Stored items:

━━━━━━━━━━━━━━━━━━━━

<file path="src/rtl/crm_params.svh">
`ifndef CRM_PARAMS_SVH
`define CRM_PARAMS_SVH

// ============================================================
// Control tokens
`define CRM_TOK_END 8'h01
`define CRM_TOK_ACK 8'h03
`define CRM_TOK_NAK 8'h04
`define CRM_TOK_CFG_WR 8'hc0
`define CRM_TOK_CFG_RD 8'hc1
`define CRM_TOK_PER_RD 8'h25

// ============================================================
// Data byte counts between opening and closing token
`define CRM_LEN_CFG_WR 4'h9
`define CRM_LEN_CFG_RD 4'h5
`define CRM_LEN_PER_RD 4'h5
`define CRM_CNT_MAX 4'hf

// ============================================================
// Destination target codes
`define CRM_DST_TILE 16'hc20c
`define CRM_DST_NODE 16'hc30c
`define CRM_DST_PERI 8'h02
`define CRM_NOREPLY 8'hff

// ============================================================
// Processor status resource type
`define CRM_PS_TYPE 8'h0b
`define CRM_PS_SHIFT 8

`endif

</file>
<file path="src/rtl/crm_pkg.sv">
package crm_pkg;

    typedef enum logic [1:0] {
        CRM_CL_TILE = 2'h0,
        CRM_CL_NODE = 2'h1,
        CRM_CL_PERI = 2'h2,
        CRM_CL_PS = 2'h3
    } crm_class_t;

    typedef enum logic [1:0] {
        CRM_K_CFG_WR = 2'h0,
        CRM_K_CFG_RD = 2'h1,
        CRM_K_PER_RD = 2'h2
    } crm_kind_t;

    typedef enum logic [6:0] {
        CRM_D_IDLE = 7'h01,
        CRM_D_HDR = 7'h02,
        CRM_D_EXEC = 7'h04,
        CRM_D_WAIT = 7'h08,
        CRM_D_TOK = 7'h10,
        CRM_D_DATA = 7'h20,
        CRM_D_END = 7'h40
    } crm_dstate_t;

    typedef enum logic [4:0] {
        CRM_R_IDLE = 5'h01,
        CRM_R_OPEN = 5'h02,
        CRM_R_BODY = 5'h04,
        CRM_R_CLOSE = 5'h08,
        CRM_R_RESP = 5'h10
    } crm_rstate_t;

endpackage

</file>
<file path="src/rtl/crm_link_if.sv">
`timescale 1ns/1ps
`default_nettype none

interface crm_link_if (
    input wire logic sys_clk,
    input wire logic reset
);
    logic [31:0] dest;
    logic req_valid;
    logic req_ctrl;
    logic [7:0] req_data;
    logic req_ready;
    logic rsp_valid;
    logic rsp_ctrl;
    logic [7:0] rsp_data;
    logic rsp_ready;
    logic [23:0] rsp_dest;

    modport dev (
        input dest, req_valid, req_ctrl, req_data, rsp_ready,
        output req_ready, rsp_valid, rsp_ctrl, rsp_data, rsp_dest
    );
    modport rqs (
        output dest, req_valid, req_ctrl, req_data, rsp_ready,
        input req_ready, rsp_valid, rsp_ctrl, rsp_data, rsp_dest
    );
endinterface

`default_nettype wire

</file>
<file path="src/rtl/crm_device.sv">
`timescale 1ns/1ps
`default_nettype none
`include "crm_params.svh"

module crm_device (
    // Clock and reset
    input wire logic sys_clk,
    input wire logic reset,
    // Link
    crm_link_if.dev link,
    // Register access
    output logic reg_req,
    output logic reg_we,
    output crm_pkg::crm_class_t reg_class,
    output logic [15:0] reg_num,
    output logic [31:0] reg_wdata,
    input wire logic reg_ack,
    input wire logic reg_ok,
    input wire logic [31:0] reg_rdata,
    // Processor status access
    input wire logic ps_req,
    input wire logic ps_we,
    input wire logic [7:0] ps_num,
    input wire logic [31:0] ps_wdata,
    output logic ps_ack,
    output logic [31:0] ps_rdata
);
    import crm_pkg::*;

    crm_dstate_t state_reg, state_next;
    logic [71:0] buf_reg, buf_next;
    logic [3:0] cnt_reg, cnt_next;
    logic [7:0] op_reg, op_next;
    logic bad_reg, bad_next;
    logic ok_reg, ok_next;
    logic ps_reg, ps_next;
    logic [7:0] left_reg, left_next;
    logic [2:0] chunk_reg, chunk_next;
    logic [31:0] rdata_reg, rdata_next;
    logic req_ready_reg, req_ready_next;
    logic rsp_valid_reg, rsp_valid_next;
    logic rsp_ctrl_reg, rsp_ctrl_next;
    logic [7:0] rsp_data_reg, rsp_data_next;
    logic [23:0] rsp_dest_reg, rsp_dest_next;
    logic reg_req_reg, reg_req_next;
    logic reg_we_reg, reg_we_next;
    crm_class_t reg_class_reg, reg_class_next;
    logic [15:0] reg_num_reg, reg_num_next;
    logic [31:0] reg_wdata_reg, reg_wdata_next;
    logic ps_ack_reg, ps_ack_next;
    logic [31:0] ps_rdata_reg, ps_rdata_next;

    logic take;
    logic fire;
    logic [1:0] tgt;
    logic [3:0] exp_len;
    logic fail;
    logic [23:0] id_w;

    // ============================================================
    // Target decode from the channel-end destination
    always_comb begin
        tgt = 2'h3;
        if (link.dest[15:0] == `CRM_DST_TILE) begin
            tgt = 2'h0;
        end else if (link.dest[15:0] == `CRM_DST_NODE) begin
            tgt = 2'h1;
        end else if (link.dest[7:0] == `CRM_DST_PERI) begin
            tgt = 2'h2;
        end
    end

    // ============================================================
    // Message control
    always_comb begin
        state_next = state_reg;
        buf_next = buf_reg;
        cnt_next = cnt_reg;
        op_next = op_reg;
        bad_next = bad_reg;
        ok_next = ok_reg;
        ps_next = ps_reg;
        left_next = left_reg;
        chunk_next = chunk_reg;
        rdata_next = rdata_reg;
        rsp_valid_next = rsp_valid_reg & ~link.rsp_ready;
        rsp_ctrl_next = rsp_ctrl_reg;
        rsp_data_next = rsp_data_reg;
        rsp_dest_next = rsp_dest_reg;
        reg_req_next = 1'b0;
        reg_we_next = reg_we_reg;
        reg_class_next = reg_class_reg;
        reg_num_next = reg_num_reg;
        reg_wdata_next = reg_wdata_reg;
        ps_ack_next = 1'b0;
        ps_rdata_next = ps_rdata_reg;
        take = link.req_valid & req_ready_reg;
        fire = ~rsp_valid_reg | link.rsp_ready;
        exp_len = `CRM_CNT_MAX;
        fail = 1'b0;
        id_w = buf_reg[39:16];
        unique case (op_reg)
            `CRM_TOK_CFG_WR: begin
                exp_len = `CRM_LEN_CFG_WR;
                fail = tgt[1];
                id_w = buf_reg[71:48];
            end
            `CRM_TOK_CFG_RD: begin
                exp_len = `CRM_LEN_CFG_RD;
                fail = tgt[1];
            end
            `CRM_TOK_PER_RD: begin
                exp_len = `CRM_LEN_PER_RD;
                fail = (tgt != 2'h2);
            end
            default: fail = 1'b1;
        endcase
        fail = fail | bad_reg | (cnt_reg != exp_len);
        unique case (state_reg)
            CRM_D_IDLE: begin
                if (take && !(link.req_ctrl && link.req_data == `CRM_TOK_END)) begin
                    op_next = link.req_ctrl ? link.req_data : 8'h00;
                    cnt_next = 4'h0;
                    bad_next = 1'b0;
                    state_next = CRM_D_HDR;
                end else if (!link.req_valid && ps_req) begin
                    ps_next = 1'b1;
                    reg_we_next = ps_we;
                    reg_class_next = CRM_CL_PS;
                    reg_num_next = {ps_num, `CRM_PS_TYPE};
                    reg_wdata_next = ps_wdata;
                    state_next = CRM_D_EXEC;
                end
            end
            CRM_D_HDR: begin
                if (take && link.req_ctrl && link.req_data == `CRM_TOK_END) begin
                    ps_next = 1'b0;
                    ok_next = ~fail;
                    rsp_dest_next = id_w;
                    left_next = buf_reg[7:0];
                    reg_we_next = (op_reg == `CRM_TOK_CFG_WR);
                    reg_class_next = crm_class_t'(tgt);
                    reg_num_next = (op_reg == `CRM_TOK_PER_RD) ? {8'h00, buf_reg[15:8]}
                        : (op_reg == `CRM_TOK_CFG_WR) ? buf_reg[47:32] : buf_reg[15:0];
                    reg_wdata_next = buf_reg[31:0];
                    if (!fail) begin
                        state_next = CRM_D_EXEC;
                    end else if (op_reg == `CRM_TOK_CFG_WR && id_w[7:0] == `CRM_NOREPLY) begin
                        state_next = CRM_D_IDLE;
                    end else begin
                        state_next = CRM_D_TOK;
                    end
                end else if (take && link.req_ctrl) begin
                    bad_next = 1'b1;
                end else if (take) begin
                    buf_next = {buf_reg[63:0], link.req_data};
                    if (cnt_reg != `CRM_CNT_MAX) begin
                        cnt_next = cnt_reg + 4'h1;
                    end
                end
            end
            CRM_D_EXEC: begin
                reg_req_next = 1'b1;
                state_next = CRM_D_WAIT;
            end
            CRM_D_WAIT: begin
                if (reg_ack) begin
                    if (ps_reg) begin
                        ps_next = 1'b0;
                        ps_ack_next = 1'b1;
                        ps_rdata_next = reg_rdata;
                        state_next = CRM_D_IDLE;
                    end else if (reg_class_reg == CRM_CL_PERI && left_reg != buf_reg[7:0]) begin
                        rdata_next = {reg_rdata[7:0], 24'h000000};
                        chunk_next = 3'h1;
                        state_next = CRM_D_DATA;
                    end else begin
                        ok_next = reg_ok;
                        rdata_next = (reg_class_reg == CRM_CL_PERI)
                            ? {reg_rdata[7:0], 24'h000000} : reg_rdata;
                        chunk_next = (reg_class_reg == CRM_CL_PERI) ? 3'h1 : 3'h4;
                        if (reg_we_reg && rsp_dest_reg[7:0] == `CRM_NOREPLY) begin
                            state_next = CRM_D_IDLE;
                        end else begin
                            state_next = CRM_D_TOK;
                        end
                    end
                end
            end
            CRM_D_TOK: begin
                if (fire) begin
                    rsp_valid_next = 1'b1;
                    rsp_ctrl_next = 1'b1;
                    rsp_data_next = ok_reg ? `CRM_TOK_ACK : `CRM_TOK_NAK;
                    if (!ok_reg || reg_we_reg) begin
                        state_next = CRM_D_END;
                    end else if (reg_class_reg == CRM_CL_PERI && left_reg == 8'h00) begin
                        state_next = CRM_D_END;
                    end else begin
                        state_next = CRM_D_DATA;
                    end
                end
            end
            CRM_D_DATA: begin
                if (fire) begin
                    rsp_valid_next = 1'b1;
                    rsp_ctrl_next = 1'b0;
                    rsp_data_next = rdata_reg[31:24];
                    rdata_next = {rdata_reg[23:0], 8'h00};
                    chunk_next = chunk_reg - 3'h1;
                    if (reg_class_reg == CRM_CL_PERI) begin
                        left_next = left_reg - 8'h01;
                        reg_num_next = reg_num_reg + 16'h0001;
                        state_next = (left_reg == 8'h01) ? CRM_D_END : CRM_D_EXEC;
                    end else if (chunk_reg == 3'h1) begin
                        state_next = CRM_D_END;
                    end
                end
            end
            CRM_D_END: begin
                if (fire) begin
                    rsp_valid_next = 1'b1;
                    rsp_ctrl_next = 1'b1;
                    rsp_data_next = `CRM_TOK_END;
                    state_next = CRM_D_IDLE;
                end
            end
        endcase
        req_ready_next = (state_next == CRM_D_HDR)
            || (state_next == CRM_D_IDLE && !(state_reg == CRM_D_IDLE && !link.req_valid && ps_req));
    end

    always_ff @(posedge sys_clk or posedge reset) begin
        if (reset) begin
            state_reg <= CRM_D_IDLE;
            buf_reg <= 72'h0;
            cnt_reg <= 4'h0;
            op_reg <= 8'h00;
            bad_reg <= 1'b0;
            ok_reg <= 1'b0;
            ps_reg <= 1'b0;
            left_reg <= 8'h00;
            chunk_reg <= 3'h0;
            rdata_reg <= 32'h0;
            req_ready_reg <= 1'b0;
            rsp_valid_reg <= 1'b0;
            rsp_ctrl_reg <= 1'b0;
            rsp_data_reg <= 8'h00;
            rsp_dest_reg <= 24'h0;
            reg_req_reg <= 1'b0;
            reg_we_reg <= 1'b0;
            reg_class_reg <= CRM_CL_TILE;
            reg_num_reg <= 16'h0;
            reg_wdata_reg <= 32'h0;
            ps_ack_reg <= 1'b0;
            ps_rdata_reg <= 32'h0;
        end else begin
            state_reg <= state_next;
            buf_reg <= buf_next;
            cnt_reg <= cnt_next;
            op_reg <= op_next;
            bad_reg <= bad_next;
            ok_reg <= ok_next;
            ps_reg <= ps_next;
            left_reg <= left_next;
            chunk_reg <= chunk_next;
            rdata_reg <= rdata_next;
            req_ready_reg <= req_ready_next;
            rsp_valid_reg <= rsp_valid_next;
            rsp_ctrl_reg <= rsp_ctrl_next;
            rsp_data_reg <= rsp_data_next;
            rsp_dest_reg <= rsp_dest_next;
            reg_req_reg <= reg_req_next;
            reg_we_reg <= reg_we_next;
            reg_class_reg <= reg_class_next;
            reg_num_reg <= reg_num_next;
            reg_wdata_reg <= reg_wdata_next;
            ps_ack_reg <= ps_ack_next;
            ps_rdata_reg <= ps_rdata_next;
        end
    end

    // ============================================================
    // Outputs
    assign link.req_ready = req_ready_reg;
    assign link.rsp_valid = rsp_valid_reg;
    assign link.rsp_ctrl = rsp_ctrl_reg;
    assign link.rsp_data = rsp_data_reg;
    assign link.rsp_dest = rsp_dest_reg;
    assign reg_req = reg_req_reg;
    assign reg_we = reg_we_reg;
    assign reg_class = reg_class_reg;
    assign reg_num = reg_num_reg;
    assign reg_wdata = reg_wdata_reg;
    assign ps_ack = ps_ack_reg;
    assign ps_rdata = ps_rdata_reg;
endmodule

`default_nettype wire

</file>
<file path="src/flat_wrapper.sv">
// flat-port wrapper written by rule: the top's interface ports become plain ports
module crm_device_flat import crm_pkg::*;
  (sys_clk, reset, reg_req, reg_we, reg_class, reg_num, reg_wdata, reg_ack, reg_ok, reg_rdata, ps_req, ps_we, ps_num, ps_wdata, ps_ack, ps_rdata, link_dest, link_req_valid, link_req_ctrl, link_req_data, link_rsp_ready, link_req_ready, link_rsp_valid, link_rsp_ctrl, link_rsp_data, link_rsp_dest);
  crm_link_if link_i (.sys_clk(sys_clk), .reset(reset));
  input wire logic sys_clk;
  input wire logic reset;
  output logic reg_req;
  output logic reg_we;
  output crm_pkg::crm_class_t reg_class;
  output logic [15:0] reg_num;
  output logic [31:0] reg_wdata;
  input wire logic reg_ack;
  input wire logic reg_ok;
  input wire logic [31:0] reg_rdata;
  input wire logic ps_req;
  input wire logic ps_we;
  input wire logic [7:0] ps_num;
  input wire logic [31:0] ps_wdata;
  output logic ps_ack;
  output logic [31:0] ps_rdata;
  input wire logic [$bits(link_i.dest)-1:0] link_dest;
  input wire logic [$bits(link_i.req_valid)-1:0] link_req_valid;
  input wire logic [$bits(link_i.req_ctrl)-1:0] link_req_ctrl;
  input wire logic [$bits(link_i.req_data)-1:0] link_req_data;
  input wire logic [$bits(link_i.rsp_ready)-1:0] link_rsp_ready;
  output wire logic [$bits(link_i.req_ready)-1:0] link_req_ready;
  output wire logic [$bits(link_i.rsp_valid)-1:0] link_rsp_valid;
  output wire logic [$bits(link_i.rsp_ctrl)-1:0] link_rsp_ctrl;
  output wire logic [$bits(link_i.rsp_data)-1:0] link_rsp_data;
  output wire logic [$bits(link_i.rsp_dest)-1:0] link_rsp_dest;
  assign link_i.dest = link_dest;
  assign link_i.req_valid = link_req_valid;
  assign link_i.req_ctrl = link_req_ctrl;
  assign link_i.req_data = link_req_data;
  assign link_i.rsp_ready = link_rsp_ready;
  assign link_req_ready = link_i.req_ready;
  assign link_rsp_valid = link_i.rsp_valid;
  assign link_rsp_ctrl = link_i.rsp_ctrl;
  assign link_rsp_data = link_i.rsp_data;
  assign link_rsp_dest = link_i.rsp_dest;
  crm_device u_core (.sys_clk(sys_clk), .reset(reset), .link(link_i), .reg_req(reg_req), .reg_we(reg_we), .reg_class(reg_class), .reg_num(reg_num), .reg_wdata(reg_wdata), .reg_ack(reg_ack), .reg_ok(reg_ok), .reg_rdata(reg_rdata), .ps_req(ps_req), .ps_we(ps_we), .ps_num(ps_num), .ps_wdata(ps_wdata), .ps_ack(ps_ack), .ps_rdata(ps_rdata));
endmodule
</file>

━━━━━━━━━━━━━━━━━━━━

- _Work required_
Of the lines above, extract only those from the line with "assign reg_wdata = reg_wdata_reg;" to the line with "module crm_device_flat import crm_pkg::*;", both included, exactly as written.

- _Solved exercise_
    assign reg_wdata = reg_wdata_reg;
    assign ps_ack = ps_ack_reg;
    assign ps_rdata = ps_rdata_reg;
endmodule

`default_nettype wire

</file>
<file path="src/flat_wrapper.sv">
// flat-port wrapper written by rule: the top's interface ports become plain ports
module crm_device_flat import crm_pkg::*;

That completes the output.